Benjamin Kauffman Polk (18 May 1916 – 23 April 2001) was an American designer and architect, best known for his work in India and Nepal.

Polk was raised by his parents, Harry Herndon Polk (30 November 1875 – 28 August 1949) and Alice Kauffman (12 August 1878 – 30 July 1973) in Des Moines, Polk County, Iowa. He practiced architecture in San Francisco from 1948 to 1952, where he met his future wife and companion, Emily Despain (née Isaacs). The couple moved to India in 1952, where they would remain until September 1963.

Polk designed both in the public and private sector. In 1955 he formed an association with another expatriate American architect, Joseph Allen Stein, later adding civil engineer Binoy K. Chatterjee, to form the firm of Stein, Chatterjee and Polk. Polk and Chatterjee left the firm in 1961, moving their new office to Calcutta named Chatterjee and Polk. Notable among his work include the Times of India main building, Buddhist Tripitaka Library in Rangoon, the Royal Palace for His Majesty the King of Nepal, Kathmandu, and the beautiful Jallianwala Bagh Memorial in Amritsar. In all these projects he was assisted by Indian architect Suraj P Subherwal. Suraj P. Subherwal, later, won a National Architectural Competition to become Architect of XXXVIII International Eucharistic Congress held at Bombay in December 1964 and attended by Pope Paul VI.

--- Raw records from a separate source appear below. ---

**src/rtl/ro_freq_counter_pkg.sv**
```systemverilog
// Shared types and default constants for the ring-oscillator frequency counter.
package ro_pkg;

  typedef enum logic [1:0] {
    IDLE    = 2'd0,
    WARMUP  = 2'd1,
    MEASURE = 2'd2,
    DONE    = 2'd3
  } ro_state_e;

  localparam int unsigned RO_SETTLE_DEF = 32'd8;
  localparam int unsigned RO_WINDOW_DEF = 32'd1024;
  localparam int unsigned RO_CNT_W_DEF  = 32'd16;
  localparam int unsigned RO_STAGES     = 32'd19;

endpackage

```
**src/rtl/ro_freq_counter_if.sv**
```systemverilog
// Result handshake bundle of the frequency counter; RO_SNAPSHOT_EN adds the
// stage-buffer snapshot alongside the count.
interface ro_freq_counter_if #(
  parameter int unsigned CNT_W = 16
);
  import ro_pkg::*;

  logic             result_valid;
  logic             result_ready;
  logic [CNT_W-1:0] result_count;
  logic             result_ovf;
`ifdef RO_SNAPSHOT_EN
  logic [RO_STAGES-1:0] result_snapshot;

  modport master (output result_valid, result_count, result_ovf, result_snapshot, input result_ready);
  modport slave  (input result_valid, result_count, result_ovf, result_snapshot, output result_ready);
`else
  modport master (output result_valid, result_count, result_ovf, input result_ready);
  modport slave  (input result_valid, result_count, result_ovf, output result_ready);
`endif

endinterface

```
**src/rtl/ro_sync_edge.sv**
```systemverilog
// Two-flop synchronizer for the oscillator output plus a delay flop that
// turns each synchronized rising edge into a one-cycle pulse.
module ro_sync_edge (
  input  logic clk,
  input  logic rst_n,
  input  logic async_in,
  output logic rise
);

  logic s1_r;
  logic s2_r;
  logic s3_r;

  // Synchronizer and delay chain, running in every state
  always_ff @(posedge clk or negedge rst_n) begin
    if (!rst_n) begin
      s1_r <= 1'b0;
      s2_r <= 1'b0;
      s3_r <= 1'b0;
    end else begin
      s1_r <= async_in;
      s2_r <= s1_r;
      s3_r <= s2_r;
    end
  end

  assign rise = s2_r & ~s3_r;

endmodule

```
**src/rtl/ro_freq_counter.sv**
```systemverilog
// Ring-oscillator frequency counter: settle, gate a fixed window, return the
// edge count over a valid/ready handshake. Optional macro: RO_SNAPSHOT_EN.
module ro_freq_counter
  import ro_pkg::*;
#(
  parameter int unsigned SETTLE_CYCLES = RO_SETTLE_DEF,
  parameter int unsigned WINDOW_CYCLES = RO_WINDOW_DEF,
  parameter int unsigned CNT_W         = RO_CNT_W_DEF,
  parameter int unsigned TMR_W         = 16
) (
  input  logic clk,
  input  logic rst_n,
  input  logic start,
  input  logic abort,
  input  logic ro_out,
  output logic ro_activate,
  output logic busy,
`ifdef RO_SNAPSHOT_EN
  input  logic [RO_STAGES-1:0] stage_buf,
`endif
  ro_freq_counter_if.master res
);

  localparam logic [TMR_W-1:0] SETTLE_LOAD = TMR_W'(SETTLE_CYCLES - 32'd1);
  localparam logic [TMR_W-1:0] WINDOW_LOAD = TMR_W'(WINDOW_CYCLES - 32'd1);
  localparam logic [CNT_W-1:0] CNT_MAX     = {CNT_W{1'b1}};

  ro_state_e        state_r, state_nx_s;
  logic [TMR_W-1:0] timer_r, timer_nx_s;
  logic [CNT_W-1:0] cnt_r, cnt_nx_s;
  logic             ovf_r, ovf_nx_s;
  logic             edge_s;
  logic             ro_activate_r, busy_r, valid_r, res_ovf_r;
  logic [CNT_W-1:0] res_count_r;
`ifdef RO_SNAPSHOT_EN
  logic [RO_STAGES-1:0] snap_r;
`endif

  ro_sync_edge u_sync (
    .clk      (clk),
    .rst_n    (rst_n),
    .async_in (ro_out),
    .rise     (edge_s)
  );

  // Next-state, timer and edge-counter logic
  always_comb begin
    state_nx_s = state_r;
    timer_nx_s = timer_r;
    cnt_nx_s   = cnt_r;
    ovf_nx_s   = ovf_r;
    case (state_r)
      IDLE: begin
        if (start) begin
          state_nx_s = WARMUP;
          timer_nx_s = SETTLE_LOAD;
          cnt_nx_s   = {CNT_W{1'b0}};
          ovf_nx_s   = 1'b0;
        end else begin
          state_nx_s = IDLE;
        end
      end
      WARMUP: begin
        if (abort) begin
          state_nx_s = IDLE;
        end else if (timer_r == {TMR_W{1'b0}}) begin
          state_nx_s = MEASURE;
          timer_nx_s = WINDOW_LOAD;
        end else begin
          timer_nx_s = timer_r - TMR_W'(1);
        end
      end
      MEASURE: begin
        // The expiry cycle's edge is still counted; abort overrides expiry
        if (edge_s && (cnt_r == CNT_MAX)) begin
          ovf_nx_s = 1'b1;
        end else if (edge_s) begin
          cnt_nx_s = cnt_r + CNT_W'(1);
        end else begin
          cnt_nx_s = cnt_r;
        end
        if (abort) begin
          state_nx_s = IDLE;
        end else if (timer_r == {TMR_W{1'b0}}) begin
          state_nx_s = DONE;
        end else begin
          timer_nx_s = timer_r - TMR_W'(1);
        end
      end
      DONE: begin
        if (res.result_ready) begin
          state_nx_s = IDLE;
        end else begin
          state_nx_s = DONE;
        end
      end
      default: state_nx_s = IDLE;
    endcase
  end

  // State, timer and counter registers
  always_ff @(posedge clk or negedge rst_n) begin
    if (!rst_n) begin
      state_r <= IDLE;
      timer_r <= {TMR_W{1'b0}};
      cnt_r   <= {CNT_W{1'b0}};
      ovf_r   <= 1'b0;
    end else begin
      state_r <= state_nx_s;
      timer_r <= timer_nx_s;
      cnt_r   <= cnt_nx_s;
      ovf_r   <= ovf_nx_s;
    end
  end

  // Registered outputs, derived from the state being entered
  always_ff @(posedge clk or negedge rst_n) begin
    if (!rst_n) begin
      ro_activate_r <= 1'b0;
      busy_r        <= 1'b0;
      valid_r       <= 1'b0;
      res_count_r   <= {CNT_W{1'b0}};
      res_ovf_r     <= 1'b0;
`ifdef RO_SNAPSHOT_EN
      snap_r        <= {RO_STAGES{1'b0}};
`endif
    end else begin
      ro_activate_r <= (state_nx_s == WARMUP) || (state_nx_s == MEASURE);
      busy_r        <= (state_nx_s != IDLE);
      valid_r       <= (state_nx_s == DONE);
      if ((state_r == MEASURE) && (state_nx_s == DONE)) begin
        res_count_r <= cnt_nx_s;
        res_ovf_r   <= ovf_nx_s;
`ifdef RO_SNAPSHOT_EN
        snap_r      <= stage_buf;
`endif
      end
    end
  end

  assign ro_activate      = ro_activate_r;
  assign busy             = busy_r;
  assign res.result_valid = valid_r;
  assign res.result_count = res_count_r;
  assign res.result_ovf   = res_ovf_r;
`ifdef RO_SNAPSHOT_EN
  assign res.result_snapshot = snap_r;
`endif

endmodule

```
**src/flat_wrapper.sv**
```systemverilog
// flat-port wrapper written by rule: the top's interface ports become plain ports
module ro_freq_counter_flat import ro_pkg::*;
#(
  parameter int unsigned SETTLE_CYCLES = RO_SETTLE_DEF,
  parameter int unsigned WINDOW_CYCLES = RO_WINDOW_DEF,
  parameter int unsigned CNT_W         = RO_CNT_W_DEF,
  parameter int unsigned TMR_W         = 16
)
  (clk, rst_n, start, abort, ro_out, ro_activate, busy, res_result_valid, res_result_count, res_result_ovf, res_result_ready);
  ro_freq_counter_if #(.CNT_W(CNT_W)) res_i ();
  input  logic clk;
  input  logic rst_n;
  input  logic start;
  input  logic abort;
  input  logic ro_out;
  output logic ro_activate;
  output logic busy;
  output wire logic [$bits(res_i.result_valid)-1:0] res_result_valid;
  output wire logic [$bits(res_i.result_count)-1:0] res_result_count;
  output wire logic [$bits(res_i.result_ovf)-1:0] res_result_ovf;
  input wire logic [$bits(res_i.result_ready)-1:0] res_result_ready;
  assign res_result_valid = res_i.result_valid;
  assign res_result_count = res_i.result_count;
  assign res_result_ovf = res_i.result_ovf;
  assign res_i.result_ready = res_result_ready;
  ro_freq_counter #(.SETTLE_CYCLES(SETTLE_CYCLES), .WINDOW_CYCLES(WINDOW_CYCLES), .CNT_W(CNT_W), .TMR_W(TMR_W)) u_core (.clk(clk), .rst_n(rst_n), .start(start), .abort(abort), .ro_out(ro_out), .ro_activate(ro_activate), .busy(busy), .res(res_i));
endmodule
```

Polk returned to the United States in 1968, where he took up teaching architecture at the California Polytechnic University in San Luis Obispo, California. He was the author of several books, primarily concerning architecture, and most notably "Buddhist Monastic Architecture in Sri Lanka" and "The India Notebook," which he wrote with his wife. He died due to natural causes in 2001.